---- SUPPLIED INFORMATION
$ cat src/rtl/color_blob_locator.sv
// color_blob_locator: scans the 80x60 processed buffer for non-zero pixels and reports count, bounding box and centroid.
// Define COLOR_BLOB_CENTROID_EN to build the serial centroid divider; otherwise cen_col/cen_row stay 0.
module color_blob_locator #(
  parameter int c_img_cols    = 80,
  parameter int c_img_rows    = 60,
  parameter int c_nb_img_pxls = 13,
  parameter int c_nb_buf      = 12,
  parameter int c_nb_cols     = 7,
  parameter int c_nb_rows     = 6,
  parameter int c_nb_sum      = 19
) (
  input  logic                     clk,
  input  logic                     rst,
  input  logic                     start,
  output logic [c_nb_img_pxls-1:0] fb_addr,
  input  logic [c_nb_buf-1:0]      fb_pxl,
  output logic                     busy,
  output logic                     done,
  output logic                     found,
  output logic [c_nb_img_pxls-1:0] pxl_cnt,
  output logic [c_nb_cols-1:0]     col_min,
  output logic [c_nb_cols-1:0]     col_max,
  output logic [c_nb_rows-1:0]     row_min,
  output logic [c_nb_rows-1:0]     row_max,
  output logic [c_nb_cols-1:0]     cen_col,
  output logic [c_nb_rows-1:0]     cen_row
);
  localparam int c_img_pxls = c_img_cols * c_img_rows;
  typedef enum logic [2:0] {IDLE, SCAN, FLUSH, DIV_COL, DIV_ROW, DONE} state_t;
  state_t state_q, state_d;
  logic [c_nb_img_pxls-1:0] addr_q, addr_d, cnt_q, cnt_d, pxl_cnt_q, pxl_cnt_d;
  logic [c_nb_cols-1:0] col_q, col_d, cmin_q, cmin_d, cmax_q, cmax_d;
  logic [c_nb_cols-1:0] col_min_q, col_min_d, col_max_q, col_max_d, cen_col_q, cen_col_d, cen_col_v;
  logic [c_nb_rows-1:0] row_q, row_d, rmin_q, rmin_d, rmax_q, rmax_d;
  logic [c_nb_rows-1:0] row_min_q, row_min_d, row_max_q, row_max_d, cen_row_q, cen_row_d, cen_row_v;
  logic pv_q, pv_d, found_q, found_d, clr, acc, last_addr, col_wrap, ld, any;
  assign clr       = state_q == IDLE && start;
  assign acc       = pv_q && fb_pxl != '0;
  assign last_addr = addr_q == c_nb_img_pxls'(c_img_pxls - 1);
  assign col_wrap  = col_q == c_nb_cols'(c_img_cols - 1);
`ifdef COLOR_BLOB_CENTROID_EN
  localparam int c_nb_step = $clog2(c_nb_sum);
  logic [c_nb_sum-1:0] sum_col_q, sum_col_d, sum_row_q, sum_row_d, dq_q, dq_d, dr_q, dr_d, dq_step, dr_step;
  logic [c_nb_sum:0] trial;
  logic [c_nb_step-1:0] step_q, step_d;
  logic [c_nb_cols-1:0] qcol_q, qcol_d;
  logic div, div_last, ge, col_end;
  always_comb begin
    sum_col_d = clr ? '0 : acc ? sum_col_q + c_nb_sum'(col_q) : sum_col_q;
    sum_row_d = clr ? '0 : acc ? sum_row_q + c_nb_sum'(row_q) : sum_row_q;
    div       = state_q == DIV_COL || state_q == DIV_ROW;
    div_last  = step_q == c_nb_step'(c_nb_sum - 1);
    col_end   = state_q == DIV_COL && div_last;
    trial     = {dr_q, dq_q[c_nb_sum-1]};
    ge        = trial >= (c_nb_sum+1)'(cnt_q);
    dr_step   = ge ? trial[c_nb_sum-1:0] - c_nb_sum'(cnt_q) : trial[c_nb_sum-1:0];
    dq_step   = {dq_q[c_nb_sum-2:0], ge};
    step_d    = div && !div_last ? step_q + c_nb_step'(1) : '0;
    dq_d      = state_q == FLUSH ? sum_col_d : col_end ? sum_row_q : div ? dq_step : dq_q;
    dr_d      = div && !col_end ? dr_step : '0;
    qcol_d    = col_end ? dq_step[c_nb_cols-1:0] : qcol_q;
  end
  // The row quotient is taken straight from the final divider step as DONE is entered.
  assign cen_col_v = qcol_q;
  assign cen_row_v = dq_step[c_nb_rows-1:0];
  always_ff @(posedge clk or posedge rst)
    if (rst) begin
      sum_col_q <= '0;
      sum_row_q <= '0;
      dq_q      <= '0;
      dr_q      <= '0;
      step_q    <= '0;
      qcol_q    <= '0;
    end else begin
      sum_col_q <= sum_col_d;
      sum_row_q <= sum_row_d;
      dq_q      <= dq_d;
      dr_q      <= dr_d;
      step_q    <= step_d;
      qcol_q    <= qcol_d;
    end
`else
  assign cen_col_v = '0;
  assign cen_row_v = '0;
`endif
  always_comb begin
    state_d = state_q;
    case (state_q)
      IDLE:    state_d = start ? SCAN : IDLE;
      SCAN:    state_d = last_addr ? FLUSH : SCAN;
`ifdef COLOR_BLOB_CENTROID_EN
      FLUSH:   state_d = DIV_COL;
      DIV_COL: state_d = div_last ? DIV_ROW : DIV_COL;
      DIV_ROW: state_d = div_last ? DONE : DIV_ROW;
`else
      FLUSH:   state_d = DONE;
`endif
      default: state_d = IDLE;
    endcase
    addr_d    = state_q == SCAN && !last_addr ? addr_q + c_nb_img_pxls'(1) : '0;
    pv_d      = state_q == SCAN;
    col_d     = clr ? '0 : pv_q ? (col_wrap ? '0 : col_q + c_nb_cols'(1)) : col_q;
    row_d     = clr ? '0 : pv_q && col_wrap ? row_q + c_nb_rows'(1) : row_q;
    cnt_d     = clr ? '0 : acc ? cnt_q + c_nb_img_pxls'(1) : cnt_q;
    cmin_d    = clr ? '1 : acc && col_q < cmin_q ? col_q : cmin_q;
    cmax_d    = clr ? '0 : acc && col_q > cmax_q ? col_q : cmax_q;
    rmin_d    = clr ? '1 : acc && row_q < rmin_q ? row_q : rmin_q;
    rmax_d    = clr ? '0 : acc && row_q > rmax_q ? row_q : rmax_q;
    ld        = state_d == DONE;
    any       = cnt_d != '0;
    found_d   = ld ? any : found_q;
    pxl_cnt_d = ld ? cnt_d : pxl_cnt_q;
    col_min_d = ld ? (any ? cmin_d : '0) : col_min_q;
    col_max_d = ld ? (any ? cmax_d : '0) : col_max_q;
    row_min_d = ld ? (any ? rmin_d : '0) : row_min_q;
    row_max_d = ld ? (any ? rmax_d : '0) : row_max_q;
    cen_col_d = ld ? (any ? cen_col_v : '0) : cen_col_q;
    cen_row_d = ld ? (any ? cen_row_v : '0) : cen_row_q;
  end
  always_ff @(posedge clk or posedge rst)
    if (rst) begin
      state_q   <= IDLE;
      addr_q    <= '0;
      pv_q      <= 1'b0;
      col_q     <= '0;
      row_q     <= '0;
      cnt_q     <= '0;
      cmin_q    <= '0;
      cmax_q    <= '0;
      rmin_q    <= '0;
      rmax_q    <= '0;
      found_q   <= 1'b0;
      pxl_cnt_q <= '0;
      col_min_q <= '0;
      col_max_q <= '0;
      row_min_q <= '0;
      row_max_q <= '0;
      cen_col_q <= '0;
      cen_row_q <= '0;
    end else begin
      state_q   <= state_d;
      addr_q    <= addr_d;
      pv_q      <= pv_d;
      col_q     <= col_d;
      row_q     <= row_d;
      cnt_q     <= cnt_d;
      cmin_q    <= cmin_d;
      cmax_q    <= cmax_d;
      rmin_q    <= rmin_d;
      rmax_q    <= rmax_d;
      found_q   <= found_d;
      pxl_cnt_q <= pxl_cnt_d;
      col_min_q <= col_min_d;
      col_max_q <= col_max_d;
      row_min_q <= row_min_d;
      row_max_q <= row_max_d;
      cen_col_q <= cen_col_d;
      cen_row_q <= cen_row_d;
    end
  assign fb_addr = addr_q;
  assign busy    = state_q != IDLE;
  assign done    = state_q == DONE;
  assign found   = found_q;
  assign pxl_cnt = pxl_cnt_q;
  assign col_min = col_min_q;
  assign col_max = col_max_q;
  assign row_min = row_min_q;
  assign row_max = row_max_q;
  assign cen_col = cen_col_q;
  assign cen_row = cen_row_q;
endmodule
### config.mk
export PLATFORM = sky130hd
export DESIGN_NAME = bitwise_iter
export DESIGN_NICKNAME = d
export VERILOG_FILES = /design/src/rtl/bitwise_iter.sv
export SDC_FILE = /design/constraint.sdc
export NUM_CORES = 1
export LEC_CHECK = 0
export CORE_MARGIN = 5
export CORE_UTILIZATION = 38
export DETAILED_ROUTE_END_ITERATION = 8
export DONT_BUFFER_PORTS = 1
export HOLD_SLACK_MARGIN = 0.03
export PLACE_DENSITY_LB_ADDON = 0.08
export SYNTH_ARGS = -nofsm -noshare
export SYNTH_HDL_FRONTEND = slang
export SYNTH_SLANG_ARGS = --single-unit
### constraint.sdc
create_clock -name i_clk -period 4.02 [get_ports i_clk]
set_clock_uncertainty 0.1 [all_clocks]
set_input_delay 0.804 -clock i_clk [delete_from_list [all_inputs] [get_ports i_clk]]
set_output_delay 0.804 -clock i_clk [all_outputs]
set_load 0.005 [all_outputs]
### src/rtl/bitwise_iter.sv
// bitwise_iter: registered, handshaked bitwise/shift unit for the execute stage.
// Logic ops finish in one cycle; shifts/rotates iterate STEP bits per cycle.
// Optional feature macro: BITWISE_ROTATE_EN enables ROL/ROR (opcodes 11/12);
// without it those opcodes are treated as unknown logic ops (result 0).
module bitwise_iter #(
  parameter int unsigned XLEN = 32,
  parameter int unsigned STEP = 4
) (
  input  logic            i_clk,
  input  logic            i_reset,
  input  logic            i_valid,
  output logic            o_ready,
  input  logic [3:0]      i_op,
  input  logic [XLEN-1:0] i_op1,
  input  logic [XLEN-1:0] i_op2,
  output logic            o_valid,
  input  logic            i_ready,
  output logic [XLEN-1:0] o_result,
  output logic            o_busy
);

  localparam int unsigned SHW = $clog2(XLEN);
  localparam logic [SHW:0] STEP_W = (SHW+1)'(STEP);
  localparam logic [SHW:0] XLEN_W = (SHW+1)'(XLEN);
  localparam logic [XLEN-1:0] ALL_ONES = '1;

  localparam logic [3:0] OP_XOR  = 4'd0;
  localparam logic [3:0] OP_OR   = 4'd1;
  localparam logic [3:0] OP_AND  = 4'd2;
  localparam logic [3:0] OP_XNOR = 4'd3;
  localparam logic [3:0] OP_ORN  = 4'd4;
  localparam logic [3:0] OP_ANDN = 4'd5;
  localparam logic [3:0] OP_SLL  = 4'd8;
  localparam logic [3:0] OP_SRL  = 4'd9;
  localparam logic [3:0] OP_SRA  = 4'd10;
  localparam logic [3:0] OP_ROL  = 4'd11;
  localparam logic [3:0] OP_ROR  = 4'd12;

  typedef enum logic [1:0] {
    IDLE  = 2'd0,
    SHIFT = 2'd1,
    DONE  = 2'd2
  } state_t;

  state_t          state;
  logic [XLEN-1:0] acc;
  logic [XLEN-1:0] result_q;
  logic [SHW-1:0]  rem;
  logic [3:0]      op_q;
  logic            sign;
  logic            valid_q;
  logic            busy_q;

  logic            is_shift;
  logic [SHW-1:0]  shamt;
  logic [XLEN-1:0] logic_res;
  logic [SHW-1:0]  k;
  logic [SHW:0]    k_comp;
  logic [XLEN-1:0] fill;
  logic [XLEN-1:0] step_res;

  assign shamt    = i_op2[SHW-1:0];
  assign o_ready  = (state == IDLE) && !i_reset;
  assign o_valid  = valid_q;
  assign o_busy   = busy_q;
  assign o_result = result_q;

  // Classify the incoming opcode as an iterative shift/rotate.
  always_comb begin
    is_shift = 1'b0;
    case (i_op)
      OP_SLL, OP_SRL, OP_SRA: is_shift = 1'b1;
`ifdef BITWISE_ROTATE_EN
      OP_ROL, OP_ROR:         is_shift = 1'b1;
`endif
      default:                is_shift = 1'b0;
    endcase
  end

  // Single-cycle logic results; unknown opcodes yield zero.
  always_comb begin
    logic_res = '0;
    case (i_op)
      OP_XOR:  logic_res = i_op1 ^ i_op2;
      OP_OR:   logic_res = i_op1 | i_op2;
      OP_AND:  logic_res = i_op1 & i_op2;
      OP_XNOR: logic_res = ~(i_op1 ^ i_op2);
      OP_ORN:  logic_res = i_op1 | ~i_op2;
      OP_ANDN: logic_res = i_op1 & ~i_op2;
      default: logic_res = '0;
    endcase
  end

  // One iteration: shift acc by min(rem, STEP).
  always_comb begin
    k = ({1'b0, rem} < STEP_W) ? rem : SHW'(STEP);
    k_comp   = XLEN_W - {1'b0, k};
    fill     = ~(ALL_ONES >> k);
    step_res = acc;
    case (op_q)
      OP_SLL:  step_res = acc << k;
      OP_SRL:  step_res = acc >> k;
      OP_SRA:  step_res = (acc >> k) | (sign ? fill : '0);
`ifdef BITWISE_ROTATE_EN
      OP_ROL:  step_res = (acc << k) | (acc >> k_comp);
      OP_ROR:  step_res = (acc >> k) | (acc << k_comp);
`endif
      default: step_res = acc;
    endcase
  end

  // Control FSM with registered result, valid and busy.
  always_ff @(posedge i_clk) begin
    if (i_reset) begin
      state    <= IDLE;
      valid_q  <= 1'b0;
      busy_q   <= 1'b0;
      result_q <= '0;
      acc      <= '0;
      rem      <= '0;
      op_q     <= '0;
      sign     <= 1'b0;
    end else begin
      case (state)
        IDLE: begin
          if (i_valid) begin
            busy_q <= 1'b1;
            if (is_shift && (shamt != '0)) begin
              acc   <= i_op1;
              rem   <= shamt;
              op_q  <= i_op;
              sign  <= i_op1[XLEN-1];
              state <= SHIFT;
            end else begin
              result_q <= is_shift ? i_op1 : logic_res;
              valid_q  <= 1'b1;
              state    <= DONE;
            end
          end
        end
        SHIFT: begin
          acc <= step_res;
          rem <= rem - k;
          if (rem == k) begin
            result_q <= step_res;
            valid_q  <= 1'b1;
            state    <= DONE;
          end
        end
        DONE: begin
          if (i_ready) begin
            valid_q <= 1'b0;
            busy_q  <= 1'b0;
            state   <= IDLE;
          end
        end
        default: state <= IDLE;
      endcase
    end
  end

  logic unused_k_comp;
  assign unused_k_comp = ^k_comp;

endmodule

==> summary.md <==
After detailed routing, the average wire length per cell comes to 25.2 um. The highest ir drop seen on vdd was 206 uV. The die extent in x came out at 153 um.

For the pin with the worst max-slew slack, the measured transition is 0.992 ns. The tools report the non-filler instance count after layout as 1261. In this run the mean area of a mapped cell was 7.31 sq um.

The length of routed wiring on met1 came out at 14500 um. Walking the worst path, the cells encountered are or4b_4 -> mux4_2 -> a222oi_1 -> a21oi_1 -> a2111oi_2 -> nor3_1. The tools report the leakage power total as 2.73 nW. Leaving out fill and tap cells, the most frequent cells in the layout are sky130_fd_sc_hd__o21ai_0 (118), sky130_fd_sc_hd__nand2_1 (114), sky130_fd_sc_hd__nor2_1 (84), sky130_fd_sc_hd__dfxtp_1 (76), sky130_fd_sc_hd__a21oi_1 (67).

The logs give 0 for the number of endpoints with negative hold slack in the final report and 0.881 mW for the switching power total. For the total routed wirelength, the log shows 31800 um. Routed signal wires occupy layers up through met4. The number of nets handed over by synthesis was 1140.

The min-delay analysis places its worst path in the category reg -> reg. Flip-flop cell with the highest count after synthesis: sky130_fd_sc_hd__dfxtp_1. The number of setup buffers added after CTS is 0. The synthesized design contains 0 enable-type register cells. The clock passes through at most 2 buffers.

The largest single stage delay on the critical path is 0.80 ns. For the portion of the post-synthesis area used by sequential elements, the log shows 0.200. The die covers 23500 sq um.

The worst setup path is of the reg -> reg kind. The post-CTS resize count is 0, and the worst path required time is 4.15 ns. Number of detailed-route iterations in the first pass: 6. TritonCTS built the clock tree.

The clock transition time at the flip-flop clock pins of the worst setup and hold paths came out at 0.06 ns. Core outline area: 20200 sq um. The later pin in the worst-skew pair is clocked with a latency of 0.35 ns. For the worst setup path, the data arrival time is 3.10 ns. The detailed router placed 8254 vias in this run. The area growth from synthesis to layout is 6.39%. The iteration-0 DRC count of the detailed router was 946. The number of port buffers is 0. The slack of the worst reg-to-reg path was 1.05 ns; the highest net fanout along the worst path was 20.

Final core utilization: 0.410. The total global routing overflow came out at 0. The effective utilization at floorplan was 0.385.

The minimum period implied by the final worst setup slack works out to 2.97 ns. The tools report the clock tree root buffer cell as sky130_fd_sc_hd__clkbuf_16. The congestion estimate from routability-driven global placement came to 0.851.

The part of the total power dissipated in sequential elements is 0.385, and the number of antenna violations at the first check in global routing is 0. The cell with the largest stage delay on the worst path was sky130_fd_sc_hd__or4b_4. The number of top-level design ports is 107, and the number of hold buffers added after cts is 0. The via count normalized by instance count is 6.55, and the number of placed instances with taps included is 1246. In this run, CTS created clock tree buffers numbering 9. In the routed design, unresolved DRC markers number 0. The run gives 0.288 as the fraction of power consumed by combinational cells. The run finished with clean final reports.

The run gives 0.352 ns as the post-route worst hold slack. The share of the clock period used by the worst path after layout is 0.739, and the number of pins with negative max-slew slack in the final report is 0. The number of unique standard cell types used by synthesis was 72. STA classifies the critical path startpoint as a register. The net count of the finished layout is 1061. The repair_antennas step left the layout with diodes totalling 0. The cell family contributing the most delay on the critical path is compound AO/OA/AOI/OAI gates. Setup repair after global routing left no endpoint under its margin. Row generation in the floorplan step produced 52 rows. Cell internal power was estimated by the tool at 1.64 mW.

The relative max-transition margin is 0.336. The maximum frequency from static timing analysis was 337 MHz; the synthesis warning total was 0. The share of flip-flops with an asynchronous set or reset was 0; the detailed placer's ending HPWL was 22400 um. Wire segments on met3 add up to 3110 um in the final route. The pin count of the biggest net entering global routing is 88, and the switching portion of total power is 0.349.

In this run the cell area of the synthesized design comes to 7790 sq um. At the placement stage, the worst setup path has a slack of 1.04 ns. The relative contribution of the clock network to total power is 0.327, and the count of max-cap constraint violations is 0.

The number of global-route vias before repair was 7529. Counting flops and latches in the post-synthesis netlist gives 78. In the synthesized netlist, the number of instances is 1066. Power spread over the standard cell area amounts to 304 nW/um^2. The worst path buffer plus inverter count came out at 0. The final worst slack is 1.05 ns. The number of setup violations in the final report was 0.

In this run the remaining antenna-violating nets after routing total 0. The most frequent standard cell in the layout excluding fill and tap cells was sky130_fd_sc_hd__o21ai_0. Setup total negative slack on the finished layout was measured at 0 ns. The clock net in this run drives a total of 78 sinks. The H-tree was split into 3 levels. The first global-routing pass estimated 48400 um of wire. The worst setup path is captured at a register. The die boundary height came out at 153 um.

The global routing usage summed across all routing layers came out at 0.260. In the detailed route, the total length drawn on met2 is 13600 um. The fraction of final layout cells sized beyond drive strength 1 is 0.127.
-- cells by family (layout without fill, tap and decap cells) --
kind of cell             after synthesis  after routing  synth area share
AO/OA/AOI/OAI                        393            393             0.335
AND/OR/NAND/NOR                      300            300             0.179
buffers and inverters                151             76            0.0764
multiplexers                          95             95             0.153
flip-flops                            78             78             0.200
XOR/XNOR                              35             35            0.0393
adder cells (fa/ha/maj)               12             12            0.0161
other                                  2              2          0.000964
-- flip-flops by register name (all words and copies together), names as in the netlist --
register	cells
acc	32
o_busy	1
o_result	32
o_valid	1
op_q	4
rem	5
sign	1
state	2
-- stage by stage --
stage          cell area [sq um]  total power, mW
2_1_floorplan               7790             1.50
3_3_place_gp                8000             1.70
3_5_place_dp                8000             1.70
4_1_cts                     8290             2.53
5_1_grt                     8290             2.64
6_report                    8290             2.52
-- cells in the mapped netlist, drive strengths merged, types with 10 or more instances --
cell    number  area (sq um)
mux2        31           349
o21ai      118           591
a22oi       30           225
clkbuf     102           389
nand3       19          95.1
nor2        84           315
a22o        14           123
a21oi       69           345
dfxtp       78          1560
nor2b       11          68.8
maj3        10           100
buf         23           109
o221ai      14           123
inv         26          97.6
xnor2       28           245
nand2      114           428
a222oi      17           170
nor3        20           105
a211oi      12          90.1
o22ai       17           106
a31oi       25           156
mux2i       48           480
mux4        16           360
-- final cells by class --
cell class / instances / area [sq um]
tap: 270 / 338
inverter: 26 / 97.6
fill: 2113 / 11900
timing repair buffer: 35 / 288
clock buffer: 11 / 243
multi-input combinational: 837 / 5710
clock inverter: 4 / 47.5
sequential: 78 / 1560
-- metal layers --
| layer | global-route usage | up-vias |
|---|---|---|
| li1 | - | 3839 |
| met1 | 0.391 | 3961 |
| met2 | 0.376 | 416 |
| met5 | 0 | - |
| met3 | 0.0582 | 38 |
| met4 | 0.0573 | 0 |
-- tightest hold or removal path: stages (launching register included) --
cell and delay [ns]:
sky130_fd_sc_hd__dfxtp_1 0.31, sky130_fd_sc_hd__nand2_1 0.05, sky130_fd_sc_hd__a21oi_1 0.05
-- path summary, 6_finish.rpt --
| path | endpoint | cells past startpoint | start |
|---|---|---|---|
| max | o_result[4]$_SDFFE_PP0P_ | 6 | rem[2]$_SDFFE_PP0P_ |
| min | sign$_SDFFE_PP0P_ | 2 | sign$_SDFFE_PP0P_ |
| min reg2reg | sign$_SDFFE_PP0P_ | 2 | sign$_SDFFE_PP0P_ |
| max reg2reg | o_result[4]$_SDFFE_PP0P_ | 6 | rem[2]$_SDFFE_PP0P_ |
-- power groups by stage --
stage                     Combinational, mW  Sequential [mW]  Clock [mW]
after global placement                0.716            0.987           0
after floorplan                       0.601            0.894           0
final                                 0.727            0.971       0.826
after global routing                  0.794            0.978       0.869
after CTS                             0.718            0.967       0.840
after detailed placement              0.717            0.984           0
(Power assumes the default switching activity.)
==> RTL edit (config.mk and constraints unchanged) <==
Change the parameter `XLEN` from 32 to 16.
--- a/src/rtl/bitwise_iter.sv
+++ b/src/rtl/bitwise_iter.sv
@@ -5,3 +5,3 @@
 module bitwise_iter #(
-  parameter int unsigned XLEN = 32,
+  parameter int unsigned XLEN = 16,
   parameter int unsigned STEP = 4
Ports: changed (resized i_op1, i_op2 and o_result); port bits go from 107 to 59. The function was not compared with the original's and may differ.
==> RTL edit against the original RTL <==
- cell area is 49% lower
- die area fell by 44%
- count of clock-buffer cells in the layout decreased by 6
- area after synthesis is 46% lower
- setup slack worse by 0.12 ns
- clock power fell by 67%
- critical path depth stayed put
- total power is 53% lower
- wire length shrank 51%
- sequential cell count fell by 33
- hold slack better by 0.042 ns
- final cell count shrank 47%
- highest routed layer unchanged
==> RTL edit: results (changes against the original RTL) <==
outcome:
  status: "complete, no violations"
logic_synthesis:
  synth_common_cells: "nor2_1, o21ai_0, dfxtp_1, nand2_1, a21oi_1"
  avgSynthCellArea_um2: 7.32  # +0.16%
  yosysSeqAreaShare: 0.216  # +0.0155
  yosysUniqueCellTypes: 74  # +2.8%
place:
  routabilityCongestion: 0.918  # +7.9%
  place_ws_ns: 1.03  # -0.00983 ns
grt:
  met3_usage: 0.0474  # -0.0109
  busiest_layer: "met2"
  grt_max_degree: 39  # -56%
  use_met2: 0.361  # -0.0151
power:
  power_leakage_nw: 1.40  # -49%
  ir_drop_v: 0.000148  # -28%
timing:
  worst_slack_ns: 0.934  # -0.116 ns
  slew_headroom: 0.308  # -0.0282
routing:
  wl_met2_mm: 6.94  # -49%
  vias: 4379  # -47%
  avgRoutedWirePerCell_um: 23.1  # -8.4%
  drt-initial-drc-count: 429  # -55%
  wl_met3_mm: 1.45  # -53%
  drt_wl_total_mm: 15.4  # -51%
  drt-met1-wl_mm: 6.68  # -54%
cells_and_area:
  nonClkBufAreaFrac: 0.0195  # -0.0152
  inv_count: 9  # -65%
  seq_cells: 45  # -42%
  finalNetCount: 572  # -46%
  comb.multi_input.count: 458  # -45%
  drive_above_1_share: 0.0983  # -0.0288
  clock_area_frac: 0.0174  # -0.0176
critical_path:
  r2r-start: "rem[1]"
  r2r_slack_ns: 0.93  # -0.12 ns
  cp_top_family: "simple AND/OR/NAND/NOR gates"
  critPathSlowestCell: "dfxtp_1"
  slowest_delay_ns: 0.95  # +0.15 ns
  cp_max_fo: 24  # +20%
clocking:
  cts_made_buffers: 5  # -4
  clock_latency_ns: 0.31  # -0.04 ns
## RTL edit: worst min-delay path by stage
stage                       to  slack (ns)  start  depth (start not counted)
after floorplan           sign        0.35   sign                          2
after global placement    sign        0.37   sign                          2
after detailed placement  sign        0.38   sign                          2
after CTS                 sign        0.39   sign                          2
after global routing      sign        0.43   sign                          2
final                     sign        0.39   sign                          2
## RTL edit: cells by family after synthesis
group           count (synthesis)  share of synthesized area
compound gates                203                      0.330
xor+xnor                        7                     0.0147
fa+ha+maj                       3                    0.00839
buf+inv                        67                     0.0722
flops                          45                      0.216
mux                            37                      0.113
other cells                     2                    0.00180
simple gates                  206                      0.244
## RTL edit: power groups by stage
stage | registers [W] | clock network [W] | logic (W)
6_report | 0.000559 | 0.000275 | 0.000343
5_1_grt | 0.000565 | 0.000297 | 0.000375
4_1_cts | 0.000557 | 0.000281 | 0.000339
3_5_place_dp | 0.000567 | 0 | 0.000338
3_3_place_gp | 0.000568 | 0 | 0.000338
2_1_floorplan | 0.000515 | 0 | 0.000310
--------
For every line in the data above that has the string "vias", return that line.

The clock transition time at the flip-flop clock pins of the worst setup and hold paths came out at 0.06 ns. Core outline area: 20200 sq um. The later pin in the worst-skew pair is clocked with a latency of 0.35 ns. For the worst setup path, the data arrival time is 3.10 ns. The detailed router placed 8254 vias in this run. The area growth from synthesis to layout is 6.39%. The iteration-0 DRC count of the detailed router was 946. The number of port buffers is 0. The slack of the worst reg-to-reg path was 1.05 ns; the highest net fanout along the worst path was 20.
The number of global-route vias before repair was 7529. Counting flops and latches in the post-synthesis netlist gives 78. In the synthesized netlist, the number of instances is 1066. Power spread over the standard cell area amounts to 304 nW/um^2. The worst path buffer plus inverter count came out at 0. The final worst slack is 1.05 ns. The number of setup violations in the final report was 0.
| layer | global-route usage | up-vias |
  vias: 4379  # -47%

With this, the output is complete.